The same people who tend to be compared to cats have a tendency to be highly effective in the right circumstances: they are self-motivated, they work out what they need to do and they do it well and they're not afraid to take the initiative when they see an opportunity scuttling by. Partnered with the right organisations who will provide them shelter and let them be themselves, they can be transformational. Many web 2.0 companies have this sussed. Provide free board, nice snazzy bedding and a toy or two and your cats will create the likes of Wikipedia or Facebook. The most advanced companies have trusted their users with their code and have found that, far from stealing the baby's breath, they've changed society again and again. For providing the infrastructure, they are very well rewarded.

I worry a little every time I see mention of 'leaders' anywhere near consultants (not counting David as I've heard very nice things about him). It tends to go alongside an assumption that you have, or need, a compliant population and that with the right leadership everything will be better. Your people are your problem and we, the well-paid consultants, can show you how to change them. Personal empowerment doesn't really come into it. Recent developments in the business support model are following other government trends by creating structures that are overly paternal and creating deep mistrust amongst the people they are supposed to be trying to help. And no matter how good your intentions are, if a cat doesn't like what you're trying to do it will opt out of your system and find some other way to be happy.

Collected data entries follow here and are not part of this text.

<file path="src/hw/stack_cmd_pkg.sv">
// constants shared by the stack command handler
package stack_cmd_pkg;
   localparam logic [7:0] CMD_SCAN_CONT = 8'hc6;
   localparam logic [7:0] CMD_SCAN_INHIBIT = 8'hc7;
   localparam logic [7:0] CMD_MEASURE = 8'hc8;
   localparam logic [7:0] CMD_MUX_TEST = 8'hc9;
   localparam logic [7:0] CMD_BAL_ENABLE = 8'hca;
   localparam logic [7:0] CMD_BAL_INHIBIT = 8'hcb;
   localparam logic [7:0] CMD_ENUMERATE = 8'hd0;
   localparam logic [7:0] CMD_NAK = 8'hd1;
   localparam logic [7:0] CMD_ACK = 8'hd2;
   localparam logic [7:0] CMD_COMMS_FAIL = 8'hd3;
   localparam logic [7:0] CMD_SLEEP = 8'hd4;
   localparam logic [5:0] SEL_PACK = 6'h00;
   localparam logic [5:0] SEL_CELL_LAST = 6'h0e;
   localparam logic [5:0] SEL_RSVD_A = 6'h0f;
   localparam logic [5:0] SEL_INT_TEMP = 6'h10;
   localparam logic [5:0] SEL_EXT_LAST = 6'h14;
   localparam logic [5:0] SEL_RSVD_B = 6'h15;
   localparam logic [5:0] SEL_RSVD_C = 6'h16;
   localparam logic [5:0] SEL_GPIO_FIRST = 6'h17;
   localparam logic [5:0] SEL_REF = 6'h19;
   localparam logic [3:0] ENUM_ACK_CLOCKS = 4'h8;
   localparam int TIMEOUT_US = 100;
   localparam int CLK_MHZ = 100;
   localparam int TIMEOUT_CYC = TIMEOUT_US * CLK_MHZ;
   localparam logic [4:0] STACK_POS_RESET = 5'h00;
   typedef enum logic [2:0] {
      ST_IDLE = 3'b000,
      ST_WAIT_UP = 3'b001,
      ST_REPLY = 3'b011,
      ST_MEASURE = 3'b010,
      ST_MUXTEST = 3'b110
   } state_e;
   typedef enum logic [2:0] {
      RSP_NONE = 3'h0,
      RSP_ACK = 3'h1,
      RSP_NAK = 3'h2,
      RSP_FAIL = 3'h3,
      RSP_ENUM = 3'h4
   } rsp_e;
endpackage

</file>
<file path="src/hw/ack_clk_if.sv">
// link between handler and the enumeration acknowledge counter
`timescale 1ns/1ps
interface ack_clk_if;
   logic start;
   logic clk_edge;
   logic good;
   logic bad;
   modport ctl (output start, output clk_edge, input good, input bad);
   modport cnt (input start, input clk_edge, output good, output bad);
endinterface

</file>
<file path="src/hw/stack_command_handler.sv">
// command execution logic of one stack device
// Functional notes
// scan inhibit clears continuous-scan flag
// addressed measure runs one stored conversion
// selector from length; 0 pack, 1-14 cells
// temps, gpios, reference map; some reserved
// host reads result separately after measure
// mux test command runs routing diagnostic
// balance enable sets run flag only
// balance inhibit clears run flag only
// host issues enumeration after resets
// top answers enumeration with own address
// lower port traffic ends enumeration mode
// enumeration any address; bad crc ignored
// top when address equals stack size
// no valid reply above means act top
// master naks enumeration crc error
// eight acknowledge clocks, fewer discarded
// relay enumeration response despite errors
// nak commands that cannot execute
// ack command, top, and writes answer ack
// ack failure nak carries stack position; code sends no nak, its timeout reply carries own_addr
// timeout waiting above sends comms failure
// sleep command enters sleep mode
// continuous scan sets the scan flag
// reserved selector naks, no conversion
`timescale 1ns/1ps
module stack_command_handler #(
   parameter int TIMEOUT_CYCLES = stack_cmd_pkg::TIMEOUT_CYC
) (
   input wire logic core_clk,
   input wire logic arst_n,
   input wire logic is_master,
   input wire logic [4:0] own_addr,
   input wire logic [4:0] stack_size,
   input wire logic cmd_valid,
   input wire logic [7:0] cmd_code,
   input wire logic [5:0] cmd_len,
   input wire logic addr_match,
   input wire logic crc_ok,
   input wire logic reg_ok,
   input wire logic is_write,
   input wire logic lower_traffic,
   input wire logic up_rsp_valid,
   input wire logic up_ack_clk,
   input wire logic conv_done,
   input wire logic mux_done,
   output logic scan_cont_q,
   output logic balance_run_flag_q,
   output logic sleep_q,
   output logic enum_mode_q,
   output logic is_top_q,
   output logic conv_start_q,
   output logic [5:0] conv_sel_q,
   output logic mux_test_q,
   output logic relay_up_q,
   output logic relay_down_q,
   output logic rsp_valid_q,
   output logic [7:0] rsp_code_q,
   output logic [4:0] rsp_pos_q
);
   ////////////////////////////////////////////////////////////////
   stack_cmd_pkg::state_e state_q;
   logic [31:0] tmr_q;
   logic wait_enum_q;
   logic [5:0] sel;
   logic sel_bad;
   logic exec;
   ack_clk_if ack_link ();
   assign sel = cmd_len;
   assign exec = cmd_valid && crc_ok && state_q == stack_cmd_pkg::ST_IDLE;
   // reserved or out of range selectors
   assign sel_bad = sel == stack_cmd_pkg::SEL_RSVD_A
      || sel == stack_cmd_pkg::SEL_RSVD_B
      || sel == stack_cmd_pkg::SEL_RSVD_C
      || sel > stack_cmd_pkg::SEL_REF;
   assign ack_link.start = exec && cmd_code == stack_cmd_pkg::CMD_ENUMERATE;
   assign ack_link.clk_edge = up_ack_clk;

   ack_clk_counter u_ack (
      .core_clk(core_clk),
      .arst_n(arst_n),
      .link(ack_link)
   );

   ////////////////////////////////////////////////////////////////
   // scan, balance and sleep flags
   always_ff @(posedge core_clk or negedge arst_n) begin
      if (!arst_n) begin
         scan_cont_q <= 1'b0;
         balance_run_flag_q <= 1'b0;
         sleep_q <= 1'b0;
      end else if (exec && addr_match) begin
         case (cmd_code)
            stack_cmd_pkg::CMD_SCAN_CONT: scan_cont_q <= 1'b1;
            stack_cmd_pkg::CMD_SCAN_INHIBIT: scan_cont_q <= 1'b0;
            stack_cmd_pkg::CMD_BAL_ENABLE: balance_run_flag_q <= 1'b1;
            stack_cmd_pkg::CMD_BAL_INHIBIT: balance_run_flag_q <= 1'b0;
            stack_cmd_pkg::CMD_SLEEP: sleep_q <= 1'b1;
            default: sleep_q <= sleep_q;
         endcase
      end else if (lower_traffic && cmd_valid) begin
         sleep_q <= 1'b0;
      end
   end

   ////////////////////////////////////////////////////////////////
   // enumeration mode and top detection
   always_ff @(posedge core_clk or negedge arst_n) begin
      if (!arst_n) begin
         enum_mode_q <= 1'b0;
         is_top_q <= 1'b0;
      end else begin
         is_top_q <= own_addr == stack_size;
         if (ack_link.start) begin
            enum_mode_q <= 1'b1;
         end else if (lower_traffic) begin
            enum_mode_q <= 1'b0;
         end
      end
   end

   ////////////////////////////////////////////////////////////////
   // command sequencer
   always_ff @(posedge core_clk or negedge arst_n) begin
      if (!arst_n) begin
         state_q <= stack_cmd_pkg::ST_IDLE;
         tmr_q <= 32'h0;
         wait_enum_q <= 1'b0;
         conv_start_q <= 1'b0;
         conv_sel_q <= 6'h00;
         mux_test_q <= 1'b0;
         relay_up_q <= 1'b0;
         relay_down_q <= 1'b0;
         rsp_valid_q <= 1'b0;
         rsp_code_q <= 8'h00;
         rsp_pos_q <= stack_cmd_pkg::STACK_POS_RESET;
      end else begin
         conv_start_q <= 1'b0;
         relay_up_q <= 1'b0;
         relay_down_q <= 1'b0;
         rsp_valid_q <= 1'b0;
         case (state_q)
            stack_cmd_pkg::ST_IDLE: begin
               if (cmd_valid && !crc_ok) begin
                  // enumeration crc error: only master answers
                  if (cmd_code != stack_cmd_pkg::CMD_ENUMERATE
                      || is_master) begin
                     rsp_valid_q <= 1'b1;
                     rsp_code_q <= stack_cmd_pkg::CMD_NAK;
                     rsp_pos_q <= own_addr;
                  end
               end else if (exec) begin
                  case (cmd_code)
                     stack_cmd_pkg::CMD_ENUMERATE: begin
                        if (is_top_q) begin
                           rsp_valid_q <= 1'b1;
                           rsp_code_q <= stack_cmd_pkg::CMD_ENUMERATE;
                           rsp_pos_q <= own_addr;
                        end else begin
                           relay_up_q <= 1'b1;
                           wait_enum_q <= 1'b1;
                           tmr_q <= 32'h0;
                           state_q <= stack_cmd_pkg::ST_WAIT_UP;
                        end
                     end
                     stack_cmd_pkg::CMD_MEASURE: begin
                        if (!addr_match) begin
                           state_q <= stack_cmd_pkg::ST_IDLE;
                        end else if (sel_bad) begin
                           rsp_valid_q <= 1'b1;
                           rsp_code_q <= stack_cmd_pkg::CMD_NAK;
                           rsp_pos_q <= own_addr;
                        end else begin
                           conv_start_q <= 1'b1;
                           conv_sel_q <= sel;
                           state_q <= stack_cmd_pkg::ST_MEASURE;
                        end
                     end
                     stack_cmd_pkg::CMD_MUX_TEST: begin
                        if (addr_match) begin
                           mux_test_q <= 1'b1;
                           state_q <= stack_cmd_pkg::ST_MUXTEST;
                        end
                     end
                     stack_cmd_pkg::CMD_ACK: begin
                        if (addr_match || is_top_q) begin
                           rsp_valid_q <= 1'b1;
                           rsp_code_q <= stack_cmd_pkg::CMD_ACK;
                           rsp_pos_q <= own_addr;
                        end else begin
                           relay_up_q <= 1'b1;
                           wait_enum_q <= 1'b0;
                           tmr_q <= 32'h0;
                           state_q <= stack_cmd_pkg::ST_WAIT_UP;
                        end
                     end
                     default: begin
                        if (addr_match && !reg_ok) begin
                           rsp_valid_q <= 1'b1;
                           rsp_code_q <= stack_cmd_pkg::CMD_NAK;
                           rsp_pos_q <= own_addr;
                        end else if (addr_match && is_write) begin
                           rsp_valid_q <= 1'b1;
                           rsp_code_q <= stack_cmd_pkg::CMD_ACK;
                           rsp_pos_q <= own_addr;
                        end
                     end
                  endcase
               end
            end
            stack_cmd_pkg::ST_WAIT_UP: begin
               tmr_q <= tmr_q + 32'h1;
               if (wait_enum_q && ack_link.good) begin
                  // acknowledged: await the top response
                  wait_enum_q <= 1'b0;
                  tmr_q <= 32'h0;
               end else if (up_rsp_valid && !wait_enum_q) begin
                  relay_down_q <= 1'b1;
                  state_q <= stack_cmd_pkg::ST_IDLE;
               end else if (tmr_q >= 32'(TIMEOUT_CYCLES - 1)) begin
                  rsp_valid_q <= 1'b1;
                  rsp_pos_q <= own_addr;
                  state_q <= stack_cmd_pkg::ST_IDLE;
                  if (wait_enum_q) begin
                     rsp_code_q <= stack_cmd_pkg::CMD_ENUMERATE;
                  end else begin
                     rsp_code_q <= stack_cmd_pkg::CMD_COMMS_FAIL;
                  end
               end
            end
            stack_cmd_pkg::ST_MEASURE: begin
               if (conv_done) begin
                  state_q <= stack_cmd_pkg::ST_IDLE;
               end
            end
            stack_cmd_pkg::ST_MUXTEST: begin
               if (mux_done) begin
                  mux_test_q <= 1'b0;
                  state_q <= stack_cmd_pkg::ST_IDLE;
               end
            end
            default: state_q <= stack_cmd_pkg::ST_IDLE;
         endcase
      end
   end

   ////////////////////////////////////////////////////////////////
   AST_INHIBIT: assert property (@(posedge core_clk) disable iff (!arst_n)
      exec && addr_match && cmd_code == stack_cmd_pkg::CMD_SCAN_INHIBIT
      |=> !scan_cont_q)
      else $error("scan flag not cleared");
   AST_CONT: assert property (@(posedge core_clk) disable iff (!arst_n)
      exec && addr_match && cmd_code == stack_cmd_pkg::CMD_SCAN_CONT
      |=> scan_cont_q)
      else $error("scan flag not set");
   AST_MEASURE_ONCE: assert property (@(posedge core_clk)
      disable iff (!arst_n)
      conv_start_q |=> !conv_start_q)
      else $error("more than one conversion");
   AST_MEASURE_SEL: assert property (@(posedge core_clk)
      disable iff (!arst_n)
      exec && addr_match && cmd_code == stack_cmd_pkg::CMD_MEASURE
      && !sel_bad |=> conv_start_q && conv_sel_q == $past(cmd_len))
      else $error("wrong measure selector");
   AST_RSVD_NAK: assert property (@(posedge core_clk) disable iff (!arst_n)
      exec && addr_match && cmd_code == stack_cmd_pkg::CMD_MEASURE
      && sel_bad |=> !conv_start_q && rsp_code_q == stack_cmd_pkg::CMD_NAK)

      else $error("reserved selector not refused");
   AST_BAL_EN: assert property (@(posedge core_clk) disable iff (!arst_n)
      exec && addr_match && cmd_code == stack_cmd_pkg::CMD_BAL_ENABLE
      |=> balance_run_flag_q && $stable(scan_cont_q))
      else $error("balance enable wrong");
   AST_BAL_DIS: assert property (@(posedge core_clk) disable iff (!arst_n)
      exec && addr_match && cmd_code == stack_cmd_pkg::CMD_BAL_INHIBIT
      |=> !balance_run_flag_q)
      else $error("balance inhibit wrong");
   AST_SLEEP: assert property (@(posedge core_clk) disable iff (!arst_n)
      exec && addr_match && cmd_code == stack_cmd_pkg::CMD_SLEEP
      |=> sleep_q)
      else $error("sleep not entered");
   AST_ENUM_EXIT: assert property (@(posedge core_clk) disable iff (!arst_n)
      lower_traffic && !ack_link.start |=> !enum_mode_q)
      else $error("enumeration mode kept");
   AST_TOP: assert property (@(posedge core_clk) disable iff (!arst_n)
      ##1 is_top_q == $past(own_addr == stack_size))
      else $error("top detection wrong");
   AST_ENUM_CRC: assert property (@(posedge core_clk) disable iff (!arst_n)
      cmd_valid && !crc_ok && cmd_code == stack_cmd_pkg::CMD_ENUMERATE
      && state_q == stack_cmd_pkg::ST_IDLE && !lower_traffic
      |=> $stable(enum_mode_q) && !relay_up_q
      && rsp_valid_q == $past(is_master))
      else $error("bad crc enumeration handled");
   AST_CRC_NAK: assert property (@(posedge core_clk) disable iff (!arst_n)
      cmd_valid && !crc_ok && state_q == stack_cmd_pkg::ST_IDLE
      && cmd_code != stack_cmd_pkg::CMD_ENUMERATE
      |=> rsp_valid_q && rsp_code_q == stack_cmd_pkg::CMD_NAK)
      else $error("bad crc command not refused");
   AST_RELAY_DOWN: assert property (@(posedge core_clk) disable iff (!arst_n)
      state_q == stack_cmd_pkg::ST_WAIT_UP && !wait_enum_q && up_rsp_valid
      |=> relay_down_q)
      else $error("reply from above not relayed");
   COV_ACK_SHORT: cover property (@(posedge core_clk) ack_link.bad);
   COV_MEASURE: cover property (@(posedge core_clk) conv_start_q);
   COV_TIMEOUT: cover property (@(posedge core_clk)
      rsp_valid_q && rsp_code_q == stack_cmd_pkg::CMD_COMMS_FAIL);
   COV_ENUM_TOP: cover property (@(posedge core_clk)
      rsp_valid_q && rsp_code_q == stack_cmd_pkg::CMD_ENUMERATE);
endmodule

</file>
<file path="src/hw/ack_clk_counter.sv">
// counts acknowledge clocks from the device above
`timescale 1ns/1ps
module ack_clk_counter (
   input wire logic core_clk,
   input wire logic arst_n,
   ack_clk_if.cnt link
);
   logic [3:0] cnt_q;
   logic good_q;
   logic bad_q;
   assign link.good = good_q;
   assign link.bad = bad_q;
   always_ff @(posedge core_clk or negedge arst_n) begin
      if (!arst_n) begin
         cnt_q <= 4'h0;
         good_q <= 1'b0;
         bad_q <= 1'b0;
      end else begin
         good_q <= 1'b0;
         bad_q <= 1'b0;
         if (link.start) begin
            bad_q <= cnt_q != 4'h0;
            cnt_q <= 4'h0;
         end else if (link.clk_edge) begin
            if (cnt_q == stack_cmd_pkg::ENUM_ACK_CLOCKS - 4'h1) begin
               good_q <= 1'b1;
               cnt_q <= 4'h0;
            end else begin
               cnt_q <= cnt_q + 4'h1;
            end
         end
      end
   end
   AST_ACK_COUNT: assert property (@(posedge core_clk) disable iff (!arst_n)
      link.good |-> $past(cnt_q) == 4'h7)
      else $error("acknowledge accepted before eight clocks");
endmodule

</file>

This is important in the context of the creative sector because in our area, creatives are being feted as the potential catalysts for growth. If we do well, we will need coffee shops, food shops and the rest. It is the case in Burslem that because we have a very low cost base and from that many remarkable collaborations have sprung up. This week, we're putting together the Arts & Crafts Festival that will hopefully fill the streets with fun. Why are we doing it? Because it's good for business and we want to. But creatives aren't different from anyone else. Britain's future, I have heard a senior minister say, is not in the jobs where you need to be a gentle cow, the jobs for life where no imagination was required. Where that leaves the mass service industry is anybody's guess. But looking at it positively, it requires a population of people who work hard for their own means, in small partnerships, following their passions, whether that means running a cafe, a newspaper, gardening company or an IT company. The owners of small businesses work harder than anybody else, increasing productivity (if undercutting the minimum wage). The only effective way to deliver this change is to give people the confidence to find their own niche, to become the cat.

The difference in approach is one of trust and having faith that people's actions are for good intentions and will have good effects, even if the outcomes are not the ones you have on your stupid bloody outcome ticksheet. Let people off the lead, but provide a supportive atmosphere and we could really change things.

OK, I've probably taken the analogy far enough now, someone else should have a go :)


Martin Donkin said...

I want to come back as a cat!

Anonymous said...

Ah, but the idea is this... the scruffy arty cats are herded into the area first. They're hungry, so they scare away all the rats. Once they've done that, the fat cats can move in. It's called gentrification.